A disease module in the interactome explains disease heterogeneity, drug response and captures novel pathways and genes in Asthma

Amitabh Sharma1,2,3,†, Jörg Menche1,2,4,8,†, C. Chris Huang5, Tatiana Ort5, Xiaobo Zhou3, Maksim Kitsak1,2, Nidhi Sahni2, Derek Thibault3, Linh Voung3, Feng Guo3, Susan Dina Ghiassian1,2, Natali Gulbahce6, Frédéric Baribaud5, Joel Tocker5, Radu Dobrin5, Elliot Barnathan5, Hao Liu5, Reynold A. Panettieri Jr7, Kelan G. Tantisira3, Weiliang Qiu3, Benjamin A. Raby3, Edwin K. Silverman3, Marc Vidal2,9, Scott T. Weiss3 and Albert-László Barabási1,2,3,4,8,*

1Center for Complex Networks Research, Department of Physics, Northeastern University, Boston, MA 02115, USA, 2Center for Cancer Systems Biology (CCSB) and Department of Cancer Biology, Dana-Farber Cancer Institute, Boston, MA 02215, USA, 3Channing Division of Network Medicine, Department of Medicine, Brigham and Women’s Hospital, Harvard Medical School, Boston, MA 02115, USA, 4Department of Theoretical Physics, Budapest University of Technology and Economics, H1111, Budapest, Hungary, 5Janssen Research & Development, Inc., 1400 McKean Road, Spring House, PA 19477, USA, 6Department of Cellular and Molecular Pharmacology, University of California 1700, 4th Street, Byers Hall 308D, San Francisco, CA 94158, USA, 7Pulmonary Allergy and Critical Care Division, Department of Medicine, University of Pennsylvania, 125 South 31st Street, TRL Suite 1200, Philadelphia, PA 19104, USA, 8Center for Network Science, Central European University, Nador u. 9, 1051 Budapest, Hungary and 9Department of Genetics, Harvard Medical School, Boston, MA 02115, USA

*To whom correspondence should be addressed at: Center for Complex Networks Research, Department of Physics, Northeastern University, Boston, MA 02115, USA. Email: barabasi@gmail.com


Recent advances in genetics have spurred rapid progress towards the systematic identification of genes involved in complex diseases. Still, the detailed understanding of the molecular and physiological mechanisms through which these genes affect disease phenotypes remains a major challenge.

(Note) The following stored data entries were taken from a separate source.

**src/sv/assert_macros.svh**
```systemverilog
// Assertion macros shared by the RTL files.
// Needs a clock named clk and an active-low reset named rst_n in scope.
`ifndef ASSERT_MACROS_SVH
`define ASSERT_MACROS_SVH
`ifndef SYNTHESIS
`define ASSERT_ALWAYS(label, expr, msg) \
    label: assert property (@(posedge clk) disable iff (!rst_n) (expr)) else $error(msg);
`define ASSERT_IMPLIES(label, ante, cons, msg) \
    label: assert property (@(posedge clk) disable iff (!rst_n) (ante) |-> (cons)) \
        else $error(msg);
`define ASSERT_NEXT(label, ante, cons, msg) \
    label: assert property (@(posedge clk) disable iff (!rst_n) (ante) |=> (cons)) \
        else $error(msg);
`else
`define ASSERT_ALWAYS(label, expr, msg)
`define ASSERT_IMPLIES(label, ante, cons, msg)
`define ASSERT_NEXT(label, ante, cons, msg)
`endif
`endif

```
**src/sv/bpmc_pkg.sv**
```systemverilog
// Package for the button press mode controller: codes, widths, reset values.
// No dependencies.
package bpmc_pkg;

    localparam int TIMER_WIDTH_DEF    = 16;
    localparam int DISTANCE_WIDTH_DEF = 10;

    localparam int CFG_INDEX_W = 2;
    localparam int CFG_DATA_W  = 16;
    localparam int DEB_W       = 10;
    localparam int THR_W       = 16;
    localparam int BLIND_W     = 10;
    localparam int DIST_FIELD_W = 10;

    typedef logic [1:0] mode_t;
    localparam mode_t MODE_NORMAL = 2'd0;
    localparam mode_t MODE_CALIB  = 2'd1;
    localparam mode_t MODE_FILL   = 2'd2;

    typedef logic [1:0] req_t;
    localparam req_t REQ_NONE  = 2'd0;
    localparam req_t REQ_ENTER = 2'd1;
    localparam req_t REQ_EXIT  = 2'd2;

    typedef logic [CFG_INDEX_W-1:0] cfg_index_t;
    localparam cfg_index_t REG_DEBOUNCE = 2'd0;
    localparam cfg_index_t REG_LONG     = 2'd1;
    localparam cfg_index_t REG_CLEAR    = 2'd2;
    localparam cfg_index_t REG_BLIND    = 2'd3;

    localparam logic [DEB_W-1:0]   DEBOUNCE_RST = 10'd50;
    localparam logic [THR_W-1:0]   LONG_RST     = 16'd2000;
    localparam logic [THR_W-1:0]   CLEAR_RST    = 16'd7000;
    localparam logic [BLIND_W-1:0] BLIND_RST    = 10'd20;

endpackage

```
**src/sv/button_press_mode_controller.sv**
```systemverilog
// Button press mode controller: debounce, press timing, mode and water requests.
// Depends on bpmc_pkg and assert_macros.svh.
// An accepted tick item's result is held in the output register from the following cycle.
// Throughput: one item per cycle while m_axis_tready is high; the single output register is refilled as it drains.
// Reset: mode normal, no request, button released, timers zero, base distance zero,
// configuration registers at 50 / 2000 / 7000 / 20.
`include "assert_macros.svh"

module button_press_mode_controller #(
    parameter int TIMER_WIDTH    = bpmc_pkg::TIMER_WIDTH_DEF,
    parameter int DISTANCE_WIDTH = bpmc_pkg::DISTANCE_WIDTH_DEF
) (
    input  logic                                 clk,
    input  logic                                 rst_n,
    input  logic                                 cfg_valid,
    output logic                                 cfg_ready,
    input  logic [bpmc_pkg::CFG_INDEX_W-1:0]     cfg_index,
    input  logic [bpmc_pkg::CFG_DATA_W-1:0]      cfg_data,
    input  logic                                 s_axis_tvalid,
    output logic                                 s_axis_tready,
    // button_level, level_low_event, level_restored_event, distance_cm
    input  logic [((DISTANCE_WIDTH+3+7)/8)*8-1:0] s_axis_tdata,
    output logic                                 m_axis_tvalid,
    input  logic                                 m_axis_tready,
    // mode[1:0], clear_pulse, saved_pulse, rejected_pulse, base_distance
    output logic [((DISTANCE_WIDTH+5+7)/8)*8-1:0] m_axis_tdata
);
    import bpmc_pkg::*;

    localparam int OUT_TW = ((DISTANCE_WIDTH + 5 + 7) / 8) * 8;
    localparam int DMW    = (DISTANCE_WIDTH < DIST_FIELD_W) ? DISTANCE_WIDTH : DIST_FIELD_W;
    localparam int CMP_W  = (TIMER_WIDTH > THR_W) ? TIMER_WIDTH : THR_W;
    localparam int DCMP_W = (DISTANCE_WIDTH > BLIND_W) ? DISTANCE_WIDTH : BLIND_W;
    localparam logic [TIMER_WIDTH-1:0] TIMER_MAX = '1;

    logic [DEB_W-1:0]   debounce_ticks_reg;
    logic [THR_W-1:0]   long_press_reg;
    logic [THR_W-1:0]   clear_press_reg;
    logic [BLIND_W-1:0] blind_spot_reg;

    mode_t                     mode_reg, mode_next;
    req_t                      pending_reg, pending_next;
    logic                      stable_reg, stable_next;
    logic                      waiting_reg, waiting_next;
    logic [DEB_W-1:0]          left_reg, left_next;
    logic [TIMER_WIDTH-1:0]    press_reg, press_next;
    logic [DISTANCE_WIDTH-1:0] base_reg, base_next;

    logic                      out_valid_reg;
    mode_t                     out_mode_reg;
    logic                      out_clear_reg, out_saved_reg, out_rej_reg;
    logic [DISTANCE_WIDTH-1:0] out_base_reg;

    logic                      in_accept;
    logic                      raw, low_ev, rest_ev;
    logic [DISTANCE_WIDTH-1:0] dist_in;
    mode_t                     mode_a;
    logic [TIMER_WIDTH-1:0]    press_a;
    logic                      clear_p, saved_p, rej_p;

    assign cfg_ready     = 1'b1;
    assign s_axis_tready = !out_valid_reg || m_axis_tready;
    assign in_accept     = s_axis_tvalid && s_axis_tready;

    assign raw     = s_axis_tdata[0];
    assign low_ev  = s_axis_tdata[1];
    assign rest_ev = s_axis_tdata[2];
    assign dist_in = DISTANCE_WIDTH'(s_axis_tdata[3 +: DMW]);

    always_ff @(posedge clk or negedge rst_n)
    begin
        if (!rst_n)
        begin
            debounce_ticks_reg <= DEBOUNCE_RST;
            long_press_reg     <= LONG_RST;
            clear_press_reg    <= CLEAR_RST;
            blind_spot_reg     <= BLIND_RST;
        end
        else if (cfg_valid && cfg_ready)
        begin
            case (cfg_index)
                REG_DEBOUNCE: debounce_ticks_reg <= cfg_data[DEB_W-1:0];
                REG_LONG:     long_press_reg     <= cfg_data[THR_W-1:0];
                REG_CLEAR:    clear_press_reg    <= cfg_data[THR_W-1:0];
                REG_BLIND:    blind_spot_reg     <= cfg_data[BLIND_W-1:0];
                default:      ;
            endcase
        end
    end

    always_comb
    begin
        mode_a = mode_reg;
        if (pending_reg == REQ_ENTER)
        begin
            mode_a = MODE_FILL;
        end
        else if (pending_reg == REQ_EXIT)
        begin
            mode_a = MODE_NORMAL;
        end

        press_a = press_reg;
        if (!stable_reg && press_reg != TIMER_MAX)
        begin
            press_a = press_reg + TIMER_WIDTH'(1);
        end

        mode_next    = mode_a;
        pending_next = REQ_NONE;
        stable_next  = stable_reg;
        waiting_next = waiting_reg;
        left_next    = left_reg;
        press_next   = press_a;
        base_next    = base_reg;
        clear_p      = 1'b0;
        saved_p      = 1'b0;
        rej_p        = 1'b0;

        if (mode_a == MODE_FILL)
        begin
            waiting_next = 1'b0;
            left_next    = '0;
        end
        else if (waiting_reg)
        begin
            left_next = (left_reg != '0) ? left_reg - DEB_W'(1) : left_reg;
            if (left_next == '0)
            begin
                waiting_next = 1'b0;
                if (raw != stable_reg)
                begin
                    stable_next = raw;
                    if (!raw)
                    begin
                        press_next = '0;
                    end
                    else if (CMP_W'(press_a) >= CMP_W'(clear_press_reg))
                    begin
                        clear_p      = 1'b1;
                        mode_next    = MODE_NORMAL;
                        stable_next  = 1'b1;
                        waiting_next = 1'b0;
                        left_next    = '0;
                        press_next   = '0;
                        base_next    = '0;
                    end
                    else if (CMP_W'(press_a) >= CMP_W'(long_press_reg))
                    begin
                        mode_next = MODE_CALIB;
                    end
                    else if (mode_a == MODE_CALIB)
                    begin
                        if (DCMP_W'(dist_in) > DCMP_W'(blind_spot_reg))
                        begin
                            base_next = dist_in;
                            mode_next = MODE_NORMAL;
                            saved_p   = 1'b1;
                        end
                        else
                        begin
                            rej_p = 1'b1;
                        end
                    end
                end
            end
        end
        else if (raw != stable_reg)
        begin
            waiting_next = 1'b1;
            left_next    = (debounce_ticks_reg != '0) ? debounce_ticks_reg : DEB_W'(1);
        end

        if (!clear_p)
        begin
            if (low_ev && mode_next != MODE_FILL)
            begin
                pending_next = REQ_ENTER;
            end
            else if (rest_ev && mode_next == MODE_FILL)
            begin
                pending_next = REQ_EXIT;
            end
        end
    end

    always_ff @(posedge clk or negedge rst_n)
    begin
        if (!rst_n)
        begin
            mode_reg    <= MODE_NORMAL;
            pending_reg <= REQ_NONE;
            stable_reg  <= 1'b1;
            waiting_reg <= 1'b0;
            left_reg    <= '0;
            press_reg   <= '0;
            base_reg    <= '0;
        end
        else if (in_accept)
        begin
            mode_reg    <= mode_next;
            pending_reg <= pending_next;
            stable_reg  <= stable_next;
            waiting_reg <= waiting_next;
            left_reg    <= left_next;
            press_reg   <= press_next;
            base_reg    <= base_next;
        end
    end

    always_ff @(posedge clk or negedge rst_n)
    begin
        if (!rst_n)
        begin
            out_valid_reg <= 1'b0;
        end
        else if (s_axis_tready)
        begin
            out_valid_reg <= s_axis_tvalid;
        end
    end

    always_ff @(posedge clk)
    begin
        if (in_accept)
        begin
            out_mode_reg  <= mode_next;
            out_clear_reg <= clear_p;
            out_saved_reg <= saved_p;
            out_rej_reg   <= rej_p;
            out_base_reg  <= base_next;
        end
    end

    assign m_axis_tvalid = out_valid_reg;
    assign m_axis_tdata  = OUT_TW'({out_base_reg, out_rej_reg, out_saved_reg,
                                    out_clear_reg, out_mode_reg});

    `ASSERT_IMPLIES(a_one_pulse, out_valid_reg,
        $countones({out_clear_reg, out_saved_reg, out_rej_reg}) <= 1,
        "more than one pulse in one result item")
    `ASSERT_IMPLIES(a_clear_resets, out_valid_reg && out_clear_reg,
        out_mode_reg == MODE_NORMAL && out_base_reg == '0,
        "clear item without reset state")
    `ASSERT_IMPLIES(a_enter_req, pending_reg == REQ_ENTER, mode_reg != MODE_FILL,
        "enter request filed while in fill mode")
    `ASSERT_IMPLIES(a_exit_req, pending_reg == REQ_EXIT, mode_reg == MODE_FILL,
        "exit request filed outside fill mode")
    `ASSERT_IMPLIES(a_idle_count, !waiting_reg, left_reg == '0,
        "debounce count left over with no wait in progress")
    `ASSERT_NEXT(a_accept_result, in_accept, out_valid_reg,
        "accepted item gave no result")

endmodule
```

Here, we identify the asthma disease module, i.e. the local neighborhood of the interactome whose perturbation is associated with asthma, and validate it for functional and pathophysiological relevance, using both computational and experimental approaches. We find that the asthma disease module is enriched with modest GWAS P-values against the background of random variation, and with differentially expressed genes from normal and asthmatic fibroblast cells treated with an asthma-specific drug. The asthma module also contains immune response mechanisms that are shared with other immune-related disease modules. Further, using diverse omics (genomics, gene-expression, drug response) data, we identify the GAB1 signaling pathway as an important novel modulator in asthma. The wiring diagram of the uncovered asthma module suggests a relatively close link between GAB1 and glucocorticoids (GCs), which we experimentally validate, observing an increase in the level of GAB1 after GC treatment in BEAS-2B bronchial epithelial cells. The siRNA knockdown of GAB1 in the BEAS-2B cell line resulted in a decrease in the NFkB level, suggesting a novel regulatory path of the pro-inflammatory factor NFkB by GAB1 in asthma.